Effect of Glyphosate on Soil Nutrient and the Functional Enzyme Activities in Soybean Fields

为探究草甘膦对大豆田土壤养分及其功能酶活性的影响,以转基因抗草甘膦大豆呼交06-698为材料,采用田间试验方法,研究了1.2、2.4、3.6 kg·hm^(-2)草甘膦对大豆田土壤氮(N)、磷(P)、钾(K)及其功能酶活性的影响。2年试验结果均表明,在草甘膦2.4 kg·hm^(-2)和3.6 kg·hm^(-2)用量下,大豆田土壤碱解氮含量、速效磷含量、脲酶、纤维素酶、磷酸酶和根瘤固氮酶活性显著降低,降低峰值分别为10.57%、11.30%、67.66%、40.62%、45.88%和74.49%,过氧化氢酶活性显著升高,2年间的升高峰值为131.93%,速效钾含量不受草甘膦影响。这种影响随草甘膦施用后时间延长而逐步恢复正常,长时间不会对土壤养分及其功能酶活性带来不利影响。通过主成分与综合评价方法分析,草甘膦用量为2.4和3.6 kg·hm^(-2)时,以土壤N、P、K养分及其功能酶活性为主成分的土壤质量均高于CK。研究结果可为农田生态系统可持续利用和转基因抗草甘膦大豆商业化种植提供理论依据。
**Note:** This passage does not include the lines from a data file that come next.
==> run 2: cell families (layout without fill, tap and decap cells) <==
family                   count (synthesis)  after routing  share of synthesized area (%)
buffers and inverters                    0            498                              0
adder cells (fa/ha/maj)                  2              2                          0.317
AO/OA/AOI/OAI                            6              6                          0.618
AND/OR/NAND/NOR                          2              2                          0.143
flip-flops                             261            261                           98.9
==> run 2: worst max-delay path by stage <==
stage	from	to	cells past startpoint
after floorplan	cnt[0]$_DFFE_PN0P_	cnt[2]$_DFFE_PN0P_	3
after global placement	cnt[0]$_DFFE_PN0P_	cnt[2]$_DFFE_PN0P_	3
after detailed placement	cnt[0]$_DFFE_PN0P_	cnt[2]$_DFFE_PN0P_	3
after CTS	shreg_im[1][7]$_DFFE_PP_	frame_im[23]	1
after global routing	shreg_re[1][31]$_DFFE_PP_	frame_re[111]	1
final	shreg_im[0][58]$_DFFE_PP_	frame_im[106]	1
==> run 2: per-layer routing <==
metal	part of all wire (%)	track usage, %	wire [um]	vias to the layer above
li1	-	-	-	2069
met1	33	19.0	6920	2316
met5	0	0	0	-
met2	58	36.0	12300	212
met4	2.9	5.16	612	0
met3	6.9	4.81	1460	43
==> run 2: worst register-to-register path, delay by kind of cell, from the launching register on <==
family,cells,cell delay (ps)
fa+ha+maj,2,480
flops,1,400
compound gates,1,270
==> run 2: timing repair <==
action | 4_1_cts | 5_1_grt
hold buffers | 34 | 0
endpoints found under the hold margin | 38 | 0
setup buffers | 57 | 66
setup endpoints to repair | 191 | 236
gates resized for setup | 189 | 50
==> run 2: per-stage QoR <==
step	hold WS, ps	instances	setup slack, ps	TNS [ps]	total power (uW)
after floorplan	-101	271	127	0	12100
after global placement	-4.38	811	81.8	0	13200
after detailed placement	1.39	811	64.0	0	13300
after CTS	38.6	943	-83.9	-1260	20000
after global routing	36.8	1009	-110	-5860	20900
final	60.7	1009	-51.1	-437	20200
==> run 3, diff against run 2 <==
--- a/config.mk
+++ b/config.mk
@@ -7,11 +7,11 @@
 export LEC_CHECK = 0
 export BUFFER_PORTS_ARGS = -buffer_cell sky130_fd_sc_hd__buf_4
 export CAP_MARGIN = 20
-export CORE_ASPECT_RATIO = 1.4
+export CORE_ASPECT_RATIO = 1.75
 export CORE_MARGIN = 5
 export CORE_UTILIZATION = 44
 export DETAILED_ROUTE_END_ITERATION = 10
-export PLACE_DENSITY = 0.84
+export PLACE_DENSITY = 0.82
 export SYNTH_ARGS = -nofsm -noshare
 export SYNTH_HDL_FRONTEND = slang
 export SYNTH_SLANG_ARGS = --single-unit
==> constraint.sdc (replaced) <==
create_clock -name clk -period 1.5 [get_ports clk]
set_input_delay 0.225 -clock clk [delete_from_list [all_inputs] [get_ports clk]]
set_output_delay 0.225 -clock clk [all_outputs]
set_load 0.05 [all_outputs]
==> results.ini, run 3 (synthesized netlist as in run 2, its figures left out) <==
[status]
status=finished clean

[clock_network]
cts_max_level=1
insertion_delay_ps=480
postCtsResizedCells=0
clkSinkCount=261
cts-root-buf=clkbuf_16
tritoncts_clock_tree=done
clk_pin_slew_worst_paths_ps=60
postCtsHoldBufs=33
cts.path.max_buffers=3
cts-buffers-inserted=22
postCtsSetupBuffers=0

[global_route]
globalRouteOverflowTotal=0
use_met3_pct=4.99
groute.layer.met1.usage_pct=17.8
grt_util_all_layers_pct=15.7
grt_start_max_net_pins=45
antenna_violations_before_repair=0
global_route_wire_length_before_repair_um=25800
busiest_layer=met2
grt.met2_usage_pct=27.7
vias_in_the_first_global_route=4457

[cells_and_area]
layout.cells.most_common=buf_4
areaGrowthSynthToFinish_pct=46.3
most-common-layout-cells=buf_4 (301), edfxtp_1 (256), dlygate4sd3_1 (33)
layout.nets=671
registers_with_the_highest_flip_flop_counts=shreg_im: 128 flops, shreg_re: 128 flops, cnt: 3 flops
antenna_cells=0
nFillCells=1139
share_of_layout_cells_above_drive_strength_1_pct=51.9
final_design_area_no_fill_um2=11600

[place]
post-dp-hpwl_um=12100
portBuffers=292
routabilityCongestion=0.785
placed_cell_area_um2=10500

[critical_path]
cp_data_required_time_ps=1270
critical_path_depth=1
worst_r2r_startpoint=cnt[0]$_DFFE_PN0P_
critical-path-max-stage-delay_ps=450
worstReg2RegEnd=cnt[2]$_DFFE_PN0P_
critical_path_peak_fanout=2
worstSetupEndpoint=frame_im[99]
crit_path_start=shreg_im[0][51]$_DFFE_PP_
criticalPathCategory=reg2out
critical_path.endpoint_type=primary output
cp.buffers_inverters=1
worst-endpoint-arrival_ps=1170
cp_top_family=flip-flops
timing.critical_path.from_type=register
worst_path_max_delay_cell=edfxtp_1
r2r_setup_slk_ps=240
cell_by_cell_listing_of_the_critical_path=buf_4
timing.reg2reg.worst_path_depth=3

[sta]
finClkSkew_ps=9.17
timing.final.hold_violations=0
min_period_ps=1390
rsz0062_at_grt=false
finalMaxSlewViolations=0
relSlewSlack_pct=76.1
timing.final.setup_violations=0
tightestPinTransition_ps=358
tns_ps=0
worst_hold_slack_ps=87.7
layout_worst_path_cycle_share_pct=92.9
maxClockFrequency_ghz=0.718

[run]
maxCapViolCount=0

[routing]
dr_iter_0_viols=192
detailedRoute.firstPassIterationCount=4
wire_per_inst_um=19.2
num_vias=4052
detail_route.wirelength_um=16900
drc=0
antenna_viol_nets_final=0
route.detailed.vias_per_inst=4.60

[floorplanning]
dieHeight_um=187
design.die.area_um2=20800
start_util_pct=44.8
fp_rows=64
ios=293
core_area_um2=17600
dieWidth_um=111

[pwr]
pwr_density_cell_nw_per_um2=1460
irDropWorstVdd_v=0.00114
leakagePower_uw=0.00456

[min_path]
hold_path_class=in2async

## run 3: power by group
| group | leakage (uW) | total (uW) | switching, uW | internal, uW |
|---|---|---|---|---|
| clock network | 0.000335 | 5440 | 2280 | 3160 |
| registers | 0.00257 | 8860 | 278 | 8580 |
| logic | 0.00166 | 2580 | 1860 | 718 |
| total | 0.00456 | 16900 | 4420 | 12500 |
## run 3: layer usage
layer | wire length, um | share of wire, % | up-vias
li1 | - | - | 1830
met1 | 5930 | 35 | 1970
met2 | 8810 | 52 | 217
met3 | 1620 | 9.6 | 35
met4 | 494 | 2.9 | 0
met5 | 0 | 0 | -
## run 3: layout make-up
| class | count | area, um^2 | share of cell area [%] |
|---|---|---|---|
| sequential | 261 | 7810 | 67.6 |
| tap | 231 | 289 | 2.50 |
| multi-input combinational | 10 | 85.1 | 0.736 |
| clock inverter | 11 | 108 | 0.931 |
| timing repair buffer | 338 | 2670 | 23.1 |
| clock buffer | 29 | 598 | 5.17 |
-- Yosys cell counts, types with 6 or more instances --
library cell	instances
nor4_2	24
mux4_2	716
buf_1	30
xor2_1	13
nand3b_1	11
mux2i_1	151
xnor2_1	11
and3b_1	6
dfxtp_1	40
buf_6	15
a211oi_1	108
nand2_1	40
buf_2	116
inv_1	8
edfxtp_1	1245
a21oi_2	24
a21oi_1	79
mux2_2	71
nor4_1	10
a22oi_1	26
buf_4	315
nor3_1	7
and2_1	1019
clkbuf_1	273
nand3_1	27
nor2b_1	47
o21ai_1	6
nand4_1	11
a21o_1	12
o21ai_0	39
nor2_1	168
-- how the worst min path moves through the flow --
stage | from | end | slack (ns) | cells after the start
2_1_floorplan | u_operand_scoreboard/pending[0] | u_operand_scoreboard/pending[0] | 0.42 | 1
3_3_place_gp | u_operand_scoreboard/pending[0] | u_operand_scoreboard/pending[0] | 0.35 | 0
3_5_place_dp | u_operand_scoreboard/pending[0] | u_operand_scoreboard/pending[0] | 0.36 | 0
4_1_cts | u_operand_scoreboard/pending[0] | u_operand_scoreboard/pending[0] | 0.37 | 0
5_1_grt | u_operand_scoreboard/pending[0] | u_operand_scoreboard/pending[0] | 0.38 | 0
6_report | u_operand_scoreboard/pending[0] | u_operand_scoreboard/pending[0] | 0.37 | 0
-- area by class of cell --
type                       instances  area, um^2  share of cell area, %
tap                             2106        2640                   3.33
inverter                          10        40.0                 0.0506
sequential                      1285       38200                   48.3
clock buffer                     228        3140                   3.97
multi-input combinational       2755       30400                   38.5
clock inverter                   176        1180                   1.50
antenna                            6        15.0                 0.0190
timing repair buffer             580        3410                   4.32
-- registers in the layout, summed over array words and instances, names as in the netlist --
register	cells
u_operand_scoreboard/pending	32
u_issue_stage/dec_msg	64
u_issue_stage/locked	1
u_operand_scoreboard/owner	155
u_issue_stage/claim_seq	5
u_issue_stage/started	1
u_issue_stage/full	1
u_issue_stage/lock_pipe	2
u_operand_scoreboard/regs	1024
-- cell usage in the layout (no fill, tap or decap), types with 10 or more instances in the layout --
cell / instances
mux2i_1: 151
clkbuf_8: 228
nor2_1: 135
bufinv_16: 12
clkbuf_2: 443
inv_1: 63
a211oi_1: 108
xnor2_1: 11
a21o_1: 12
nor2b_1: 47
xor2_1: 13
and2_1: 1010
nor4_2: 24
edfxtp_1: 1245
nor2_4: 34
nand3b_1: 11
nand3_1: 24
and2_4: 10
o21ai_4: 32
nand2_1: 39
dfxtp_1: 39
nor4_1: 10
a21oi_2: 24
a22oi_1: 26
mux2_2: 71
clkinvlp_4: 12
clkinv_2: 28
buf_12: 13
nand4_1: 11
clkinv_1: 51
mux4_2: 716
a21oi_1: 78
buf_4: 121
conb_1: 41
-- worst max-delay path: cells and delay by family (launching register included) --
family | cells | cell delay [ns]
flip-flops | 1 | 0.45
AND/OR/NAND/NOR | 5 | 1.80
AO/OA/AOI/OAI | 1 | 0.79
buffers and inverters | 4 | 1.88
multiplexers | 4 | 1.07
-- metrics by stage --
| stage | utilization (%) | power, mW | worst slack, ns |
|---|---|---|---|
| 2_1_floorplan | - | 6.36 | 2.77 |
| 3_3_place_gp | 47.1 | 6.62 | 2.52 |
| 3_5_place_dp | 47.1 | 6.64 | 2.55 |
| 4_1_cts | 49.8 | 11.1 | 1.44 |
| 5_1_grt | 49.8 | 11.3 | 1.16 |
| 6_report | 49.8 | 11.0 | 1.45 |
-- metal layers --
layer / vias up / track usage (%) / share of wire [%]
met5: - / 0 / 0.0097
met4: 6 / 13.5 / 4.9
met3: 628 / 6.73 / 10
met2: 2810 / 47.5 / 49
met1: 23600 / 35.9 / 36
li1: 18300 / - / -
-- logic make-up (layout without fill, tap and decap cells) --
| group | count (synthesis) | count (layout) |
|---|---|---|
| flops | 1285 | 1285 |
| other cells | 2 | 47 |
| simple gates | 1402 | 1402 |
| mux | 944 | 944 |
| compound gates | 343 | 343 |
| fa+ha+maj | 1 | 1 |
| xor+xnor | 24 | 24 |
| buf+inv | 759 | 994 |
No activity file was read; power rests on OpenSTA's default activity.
## src/hw/fp_mult_pkg.sv

```systemverilog
`default_nettype none

package fp_mult_pkg;

	// ieee-754 double field widths
	localparam int EXP_W  = 11;
	localparam int FRAC_W = 52;
	localparam int MANT_W = FRAC_W + 1;

	localparam int BIAS    = 1023;
	localparam int EXP_INF = 2047;

	// one full double word, sign at the top
	typedef logic [EXP_W+FRAC_W:0] word_t;

	typedef logic [FRAC_W-1:0] frac_t;

	// fraction with the hidden bit in front
	typedef logic [MANT_W-1:0] mant_t;

	// biased exponent with two bits of headroom so that
	// overflow and underflow can be seen before packing
	typedef logic signed [EXP_W+1:0] exp_t;

	typedef logic [2*MANT_W-1:0] prod_t;

	// quiet nan returned for every invalid operation
	localparam word_t QNAN = {
		1'b1,
		{EXP_W{1'b1}},
		1'b1,
		{(FRAC_W-1){1'b0}}
	};

	// depth of the mantissa multiplier register chain
	localparam int DEFAULT_MULT_STAGES = 2;

	// unpack register plus output register
	localparam int FIXED_STAGES = 2;

endpackage

`default_nettype wire

```

## src/hw/fp_mult_if.sv

```systemverilog
`timescale 1ns/100ps
`default_nettype none

// unpacked operands, unpack stage to mantissa multiplier
interface fp_operand_if;
	logic                valid;
	logic                sign;
	fp_mult_pkg::exp_t   exp_sum;
	fp_mult_pkg::mant_t  mant_a;
	fp_mult_pkg::mant_t  mant_b;
	logic                special;
	fp_mult_pkg::word_t  special_z;

	modport src (output valid, sign, exp_sum, mant_a, mant_b, special, special_z);
	modport dst (input valid, sign, exp_sum, mant_a, mant_b, special, special_z);
endinterface


`default_nettype wire

```

## src/hw/fp_unpack.sv

```systemverilog
`timescale 1ns/100ps
`default_nettype none

module fp_unpack (
	input  wire logic                clk,
	input  wire logic                rst,
	input  wire fp_mult_pkg::word_t  a,
	input  wire fp_mult_pkg::word_t  b,
	input  wire logic                in_valid,
	fp_operand_if.src                out
);

	localparam int SIGN_BIT = fp_mult_pkg::EXP_W + fp_mult_pkg::FRAC_W;

	localparam logic [fp_mult_pkg::EXP_W-1:0] EXP_ONES =
		(fp_mult_pkg::EXP_W)'(fp_mult_pkg::EXP_INF);

	logic [fp_mult_pkg::EXP_W-1:0] exp_a;
	logic [fp_mult_pkg::EXP_W-1:0] exp_b;
	fp_mult_pkg::frac_t            frac_a;
	fp_mult_pkg::frac_t            frac_b;
	logic                          nan_a, nan_b;
	logic                          inf_a, inf_b;
	logic                          zero_a, zero_b;
	logic                          sign_z;
	logic                          special;
	fp_mult_pkg::word_t            special_z;
	fp_mult_pkg::exp_t             exp_sum;

	assign exp_a  = a[SIGN_BIT-1:fp_mult_pkg::FRAC_W];
	assign exp_b  = b[SIGN_BIT-1:fp_mult_pkg::FRAC_W];
	assign frac_a = a[fp_mult_pkg::FRAC_W-1:0];
	assign frac_b = b[fp_mult_pkg::FRAC_W-1:0];
	assign sign_z = a[SIGN_BIT] ^ b[SIGN_BIT];

	assign nan_a  = (exp_a == EXP_ONES) && (frac_a != '0);
	assign nan_b  = (exp_b == EXP_ONES) && (frac_b != '0);
	assign inf_a  = (exp_a == EXP_ONES) && (frac_a == '0);
	assign inf_b  = (exp_b == EXP_ONES) && (frac_b == '0);
	// subnormals are flushed, so only the exponent field matters here
	assign zero_a = (exp_a == '0);
	assign zero_b = (exp_b == '0);

	// result exponent before normalization, still biased once
	assign exp_sum = fp_mult_pkg::exp_t'({2'b00, exp_a})
		+ fp_mult_pkg::exp_t'({2'b00, exp_b})
		- fp_mult_pkg::exp_t'(fp_mult_pkg::BIAS);

	// first match wins
	always_comb begin
		special   = 1'b1;
		special_z = '0;
		if (nan_a || nan_b) begin
			special_z = fp_mult_pkg::QNAN;
		end else if ((inf_a && zero_b) || (zero_a && inf_b)) begin
			special_z = fp_mult_pkg::QNAN;
		end else if (inf_a || inf_b) begin
			special_z = {sign_z, EXP_ONES, {fp_mult_pkg::FRAC_W{1'b0}}};
		end else if (zero_a || zero_b) begin
			special_z = {sign_z, {(fp_mult_pkg::EXP_W + fp_mult_pkg::FRAC_W){1'b0}}};
		end else begin
			special = 1'b0;
		end
	end

	always_ff @(posedge clk or posedge rst) begin
		if (rst)
			out.valid <= 1'b0;
		else
			out.valid <= in_valid;
	end

	always_ff @(posedge clk) begin
		if (in_valid) begin
			out.sign      <= sign_z;
			out.exp_sum   <= exp_sum;
			out.mant_a    <= {1'b1, frac_a};
			out.mant_b    <= {1'b1, frac_b};
			out.special   <= special;
			out.special_z <= special_z;
		end
	end

endmodule

`default_nettype wire

```

## src/flat_wrapper.sv

```systemverilog
// flat-port wrapper written by rule: the top's interface ports become plain ports
module fp_unpack_flat 
  (clk, rst, a, b, in_valid, out_valid, out_sign, out_exp_sum, out_mant_a, out_mant_b, out_special, out_special_z);
  fp_operand_if out_i ();
  input  wire logic clk;
  input  wire logic rst;
  input  wire fp_mult_pkg::word_t a;
  input  wire fp_mult_pkg::word_t b;
  input  wire logic in_valid;
  output wire logic [$bits(out_i.valid)-1:0] out_valid;
  output wire logic [$bits(out_i.sign)-1:0] out_sign;
  output wire logic [$bits(out_i.exp_sum)-1:0] out_exp_sum;
  output wire logic [$bits(out_i.mant_a)-1:0] out_mant_a;
  output wire logic [$bits(out_i.mant_b)-1:0] out_mant_b;
  output wire logic [$bits(out_i.special)-1:0] out_special;
  output wire logic [$bits(out_i.special_z)-1:0] out_special_z;
  assign out_valid = out_i.valid;
  assign out_sign = out_i.sign;
  assign out_exp_sum = out_i.exp_sum;
  assign out_mant_a = out_i.mant_a;
  assign out_mant_b = out_i.mant_b;
  assign out_special = out_i.special;
  assign out_special_z = out_i.special_z;
  fp_unpack u_core (.clk(clk), .rst(rst), .a(a), .b(b), .in_valid(in_valid), .out(out_i));
endmodule
```
### src/hw/fp_mult_pkg.sv
`default_nettype none

package fp_mult_pkg;

	// ieee-754 double field widths
	localparam int EXP_W  = 11;
	localparam int FRAC_W = 52;
	localparam int MANT_W = FRAC_W + 1;

	localparam int BIAS    = 1023;
	localparam int EXP_INF = 2047;

	// one full double word, sign at the top
	typedef logic [EXP_W+FRAC_W:0] word_t;

	typedef logic [FRAC_W-1:0] frac_t;

	// fraction with the hidden bit in front
	typedef logic [MANT_W-1:0] mant_t;

	// biased exponent with two bits of headroom so that
	// overflow and underflow can be seen before packing
	typedef logic signed [EXP_W+1:0] exp_t;

	typedef logic [2*MANT_W-1:0] prod_t;

	// quiet nan returned for every invalid operation
	localparam word_t QNAN = {
		1'b1,
		{EXP_W{1'b1}},
		1'b1,
		{(FRAC_W-1){1'b0}}
	};

	// depth of the mantissa multiplier register chain
	localparam int DEFAULT_MULT_STAGES = 2;

	// unpack register plus output register
	localparam int FIXED_STAGES = 2;

endpackage

`default_nettype wire

### src/hw/fp_mult_if.sv
`timescale 1ns/100ps
`default_nettype none


// raw product, mantissa multiplier to round and pack
interface fp_product_if;
	logic                valid;
	logic                sign;
	fp_mult_pkg::exp_t   exp_sum;
	fp_mult_pkg::prod_t  product;
	logic                special;
	fp_mult_pkg::word_t  special_z;

	modport src (output valid, sign, exp_sum, product, special, special_z);
	modport dst (input valid, sign, exp_sum, product, special, special_z);
endinterface

`default_nettype wire

### src/hw/fp_round_pack.sv
`timescale 1ns/100ps
`default_nettype none

module fp_round_pack (
	input  wire logic            clk,
	input  wire logic            rst,
	fp_product_if.dst            in,
	output fp_mult_pkg::word_t   z,
	output logic                 valid_out
);

	// product msb, set when the mantissa product is 2.0 or more
	localparam int TOP = 2 * fp_mult_pkg::MANT_W - 1;

	localparam logic [fp_mult_pkg::EXP_W-1:0] EXP_ONES =
		(fp_mult_pkg::EXP_W)'(fp_mult_pkg::EXP_INF);

	fp_mult_pkg::prod_t              prod_n;
	fp_mult_pkg::mant_t              mant;
	logic                            guard;
	logic                            rnd;
	logic                            sticky;
	logic                            round_up;
	logic [fp_mult_pkg::MANT_W:0]    mant_rnd;
	fp_mult_pkg::exp_t               exp_norm;
	fp_mult_pkg::exp_t               exp_final;
	logic                            overflow;
	logic                            flush;
	fp_mult_pkg::word_t              z_next;

	// one-bit normalize, the leading one always ends up at TOP
	always_comb begin
		if (in.product[TOP]) begin
			prod_n   = in.product;
			exp_norm = in.exp_sum + fp_mult_pkg::exp_t'(1);
		end else begin
			prod_n   = in.product << 1;
			exp_norm = in.exp_sum;
		end
	end

	assign mant   = prod_n[TOP -: fp_mult_pkg::MANT_W];
	assign guard  = prod_n[TOP - fp_mult_pkg::MANT_W];
	assign rnd    = prod_n[TOP - fp_mult_pkg::MANT_W - 1];
	assign sticky = |prod_n[TOP - fp_mult_pkg::MANT_W - 2:0];

	// nearest even: ties go up only when the lsb is odd
	assign round_up = guard & (rnd | sticky | mant[0]);

	assign mant_rnd = {1'b0, mant} + (fp_mult_pkg::MANT_W + 1)'(round_up);

	// carry out of the mantissa leaves 1.000..., so only the exponent moves
	assign exp_final = exp_norm
		+ fp_mult_pkg::exp_t'({1'b0, mant_rnd[fp_mult_pkg::MANT_W]});

	assign flush    = (exp_norm <= fp_mult_pkg::exp_t'(0));
	assign overflow = (exp_final >= fp_mult_pkg::exp_t'(fp_mult_pkg::EXP_INF));

	always_comb begin
		if (in.special) begin
			z_next = in.special_z;
		end else if (flush) begin
			z_next = {in.sign, {(fp_mult_pkg::EXP_W + fp_mult_pkg::FRAC_W){1'b0}}};
		end else if (overflow) begin
			z_next = {in.sign, EXP_ONES, {fp_mult_pkg::FRAC_W{1'b0}}};
		end else begin
			z_next = {
				in.sign,
				exp_final[fp_mult_pkg::EXP_W-1:0],
				mant_rnd[fp_mult_pkg::FRAC_W-1:0]
			};
		end
	end

	always_ff @(posedge clk or posedge rst) begin
		if (rst)
			valid_out <= 1'b0;
		else
			valid_out <= in.valid;
	end

	// z holds its value between results
	always_ff @(posedge clk) begin
		if (in.valid)
			z <= z_next;
	end

endmodule

`default_nettype wire

### src/flat_wrapper.sv
// flat-port wrapper written by rule: the top's interface ports become plain ports
module fp_round_pack_flat 
  (clk, rst, z, valid_out, in_valid, in_sign, in_exp_sum, in_product, in_special, in_special_z);
  fp_product_if in_i ();
  input  wire logic clk;
  input  wire logic rst;
  output fp_mult_pkg::word_t z;
  output logic valid_out;
  input wire logic [$bits(in_i.valid)-1:0] in_valid;
  input wire logic [$bits(in_i.sign)-1:0] in_sign;
  input wire logic [$bits(in_i.exp_sum)-1:0] in_exp_sum;
  input wire logic [$bits(in_i.product)-1:0] in_product;
  input wire logic [$bits(in_i.special)-1:0] in_special;
  input wire logic [$bits(in_i.special_z)-1:0] in_special_z;
  assign in_i.valid = in_valid;
  assign in_i.sign = in_sign;
  assign in_i.exp_sum = in_exp_sum;
  assign in_i.product = in_product;
  assign in_i.special = in_special;
  assign in_i.special_z = in_special_z;
  fp_round_pack u_core (.clk(clk), .rst(rst), .in(in_i), .z(z), .valid_out(valid_out));
endmodule
File: src/hw/mcast_addr_decode.sv
module mcast_addr_decode (
  // Request address
  input  mcast_xbar_pkg::addr_t    addr_i,
  // Address bits that may take any value
  input  mcast_xbar_pkg::addr_t    mcast_i,
  // Every master port whose region is hit
  output mcast_xbar_pkg::mst_sel_t sel_o
);

  // One comparator per rule
  for (genvar j = 0; j < mcast_xbar_pkg::NUM_MST_PORTS; j++) begin : gen_rule
    // Bits that must equal the rule base
    mcast_xbar_pkg::addr_t care;
    // Bits where address and base disagree
    mcast_xbar_pkg::addr_t diff;

    // Region bits and multicast bits are both don't-care
    assign care = ~(mcast_xbar_pkg::ADDR_MAP[j].mask | mcast_i);
    assign diff = addr_i ^ mcast_xbar_pkg::ADDR_MAP[j].addr;

    // Hit when no cared-for bit differs
    assign sel_o[j] = ((diff & care) == '0);
  end

  // A unicast has mcast_i at zero and hits one region at most
  // A multicast can hit several, an empty set means decode error

endmodule

File: config.mk
export PLATFORM = sky130hd
export DESIGN_NAME = mcast_xbar
export DESIGN_NICKNAME = d
export VERILOG_FILES = /design/src/hw/mcast_xbar_pkg.sv /design/src/hw/mcast_xbar.sv /design/src/hw/mcast_mux.sv /design/src/hw/mcast_demux.sv /design/src/hw/mcast_addr_decode.sv
export SDC_FILE = /design/constraint.sdc
export NUM_CORES = 1
export LEC_CHECK = 0
export BUFFER_PORTS_ARGS = -buffer_cell sky130_fd_sc_hd__buf_4
export CAP_MARGIN = 20
export CORE_MARGIN = 8
export CORE_UTILIZATION = 40
export DETAILED_ROUTE_END_ITERATION = 12
export PLACE_DENSITY = 0.62
export REMOVE_ABC_BUFFERS = 1
export SLEW_MARGIN = 10
export SYNTH_ARGS = -nofsm -noshare
export SYNTH_HDL_FRONTEND = slang
export SYNTH_SLANG_ARGS = --single-unit
export TNS_END_PERCENT = 50
File: constraint.sdc
create_clock -name clk_i -period 5.8 [get_ports clk_i]
set_input_delay 1.16 -clock clk_i [delete_from_list [all_inputs] [get_ports clk_i]]
set_output_delay 1.16 -clock clk_i [all_outputs]
set_load 0.005 [all_outputs]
To investigate the effects of glyphosate on soil nutrients and the functional enzyme activities in soybean fields,this paper investigated the effect of 1.2,2.4 and 3.6 kg·hm^(-2) of glyphosate on soil nitrogen(N),phosphorus(P),potassium(K)and the functional enzyme activities in soybean fields using a field experiment with transgenic glyphosate-resistant soybean Hujiao 06-698 as material.The results of 2 years of trials showed that the content of soil alkaline nitrogen and available phosphorus,and the enzyme activities of urease,cellulase,phosphatase and nodule nitrogenase activities were significantly reduced with peaks of 10.57%,11.30%,67.66%,40.62%,45.88%and 74.49%,respectively,and catalase activity was significantly increased with peaks of 131.93%in the two years in soybean fields at 2.4 kg·hm^(-2) and 3.6 kg·hm^(-2) of glyphosate use rate,while available potassium content was not affected by glyphosate.However,this effect gradually returned to normal with time the extension of time after glyphosate application and did not bring adverse effect on soil nutrients and the functional enzyme activities for a long time.The soil quality analyzed by principal component and integrated evaluation methods with soil N,P and K nutrients and the functional enzyme activities as the main components was higher than that of CK at 2.4 kg·hm^(-2) and 3.6 kg·hm^(-2) of glyphosate use rate.The results of the research can provide a theoretical basis for sustainable utilization of farmland ecosystem and commercial planting of transgenic glyphosate-resistant soybeans.